Dr. Lydia E. Kavraki’s list of accomplishments, accolades, and titles is almost too much to process—the computer scientist is currently the Noah Harding Professor of Computer Science and Bioengineering at Rice University, but she also holds an appointment at the Department of Structural and Computational Biology and Molecular Biophysics at the Baylor College of Medicine in Houston, in addition to sitting on a number of advisory boards for various publications, holding fellowships and memberships at a whole mess of associations and institutions, and running her own lab at Rice. It may sound a bit dry, until you realize what Kavraki’s work consists of: She makes robots work. It’s not bad work if you can get it (or, alternately, you’re brilliant enough to do it).

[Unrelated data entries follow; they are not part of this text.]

===== config.mk =====
export PLATFORM = sky130hd
export DESIGN_NAME = rx_ring_dequeue_control_unit_flat
export DESIGN_NICKNAME = d
export VERILOG_FILES = /design/src/sv/rrdc_pkg.sv /design/src/sv/rrdc_if.sv /design/src/sv/rx_ring_dequeue_control_unit.sv /design/src/flat_wrapper.sv
export VERILOG_INCLUDE_DIRS = /design/src /design/src/sv
export SDC_FILE = /design/constraint.sdc
export NUM_CORES = 1
export LEC_CHECK = 0
export CORE_UTILIZATION = 43
export DETAILED_ROUTE_END_ITERATION = 10
export DONT_BUFFER_PORTS = 1
export PLACE_DENSITY = 0.56
export SYNTH_ARGS = -nofsm -noshare
export SYNTH_HDL_FRONTEND = slang
export SYNTH_SLANG_ARGS = --single-unit
export TNS_END_PERCENT = 30

===== constraint.sdc =====
create_clock -name clk -period 21 [get_ports clk]
set_input_delay 1.05 -clock clk [delete_from_list [all_inputs] [get_ports clk]]
set_output_delay 1.05 -clock clk [all_outputs]
set_load 0.05 [all_outputs]

===== src/sv/assert_macros.svh =====
// Assertion macros shared by the RTL. Define NO_ASSERTIONS to compile them out.
`ifndef ASSERT_MACROS_SVH
`define ASSERT_MACROS_SVH

`ifndef NO_ASSERTIONS

// Same-cycle implication, checked at every rising edge outside reset.
`define ASSERT_IMPLIES(label, clk, rst_n, ante, cons) \
	label: assert property (@(posedge clk) disable iff (!(rst_n)) (ante) |-> (cons)) \
		else $error("assertion failed: implication");

// Next-cycle implication, checked at every rising edge outside reset.
`define ASSERT_NEXT(label, clk, rst_n, ante, cons) \
	label: assert property (@(posedge clk) disable iff (!(rst_n)) (ante) |=> (cons)) \
		else $error("assertion failed: next-cycle implication");

`else

`define ASSERT_IMPLIES(label, clk, rst_n, ante, cons)
`define ASSERT_NEXT(label, clk, rst_n, ante, cons)

`endif

`endif


===== src/sv/rrdc_pkg.sv =====
package rrdc_pkg;

	// Header and frame limits.
	localparam int MAX_FRAME = 1518;
	localparam int HDR_BYTES = 4;
	localparam logic [15:0] MIN_COUNT = 16'd64;
	localparam logic [15:0] MAX_COUNT = 16'(MAX_FRAME + HDR_BYTES);
	localparam logic [7:0] STATUS_OK = 8'h01;
	localparam int PAGE_SHIFT = 8;

	// Register reset values.
	localparam logic        DEVICE_PRESENT_RST = 1'b0;
	localparam logic [7:0]  RING_START_RST     = 8'd70;
	localparam logic [7:0]  RING_STOP_RST      = 8'd128;
	localparam logic [10:0] BUFFER_LIMIT_RST   = 11'd1518;

	// Configuration register indexes (byte address / 4).
	typedef enum logic [1:0] {
		REG_DEVICE_PRESENT = 2'd0,
		REG_RING_START     = 2'd1,
		REG_RING_STOP      = 2'd2,
		REG_BUFFER_LIMIT   = 2'd3
	} reg_idx_t;

	// Outcome codes reported with every result item.
	typedef enum logic [2:0] {
		OUT_NOTHING  = 3'd0,
		OUT_FRAME_OK = 3'd1,
		OUT_OVERFLOW = 3'd2,
		OUT_CORRUPT  = 3'd3,
		OUT_SKIPPED  = 3'd4
	} outcome_t;

endpackage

Kavraki’s work is incredibly complex (to put it mildly), but her robotics work essentially boils down to path planning for robots—making sure they have a collision-free path to follow. Her method, the Probabilistic Roadmap Method (PRM), is hailed for providing a paradigm shift across the robotics community, as it utilizes randomizing and sampling-based motion planners to path plan, a simpler technique than had been previously used (one that meant that all applicable path space had to be explored and taken into account). Kavraki also helped write the book on the subject—literally: Her Principles of Robot Motion is the preeminent text on the subject. She also developed the Open Motion Planning Library, part of the Robot Operating System, which is referred to as “the Unix of robotics”—it’s that essential to modern robotic movement. Kavraki’s research is highly applicable across all sorts of robotics, including previously unsolvable problems like how to dock an airspace shuttle to an orbiting space station and “teaching” robots how to tie knots when suturing in a surgical environment.
Kavraki’s expertise also extends to the world of bioinformatics, and her work there applies to the structure and flexibility of molecules, just in case she didn’t have enough to do already.
In 2000, Kavraki won the Association for Computing Machinery (ACM) Grace Murray Hopper Award for her technical contributions, an incredibly special award that only goes to a computer professional who makes a single, significant technical or service contribution at or before age 35. (How special? On five occasions, the award wasn’t given out; their standards are just that high.) She’s also got a Sloan Fellowship, an NSF CAREER award, recognition as a top young investigator from the MIT Technology Review magazine, a “Brilliant 10” designation from Popular Science, and a 2002 inclusion from Technology Review on annual list of 35 innovators under the age of 35, just to keep things interesting (and lauded).
For now, Kavraki continues to teach at Rice University, with her own Kavraki Lab bent on researching the two prongs of her scientific interests: robotics and bioinformatics and biomedicine. By all accounts, Kavraki’s brilliance in the lab translates to the classroom, as she is a recipient of Rice’s own Duncan Award for excellence in research and teaching. Kavraki’s dedication to the advancement of not only her research, but her students and science in general, is clear enough already, though beautifully minimized with one line on her Rice website linking out to still more accomplishments and awards, those of others dear to her, reading simply, “I am most proud of the accomplishments and awards of my students.”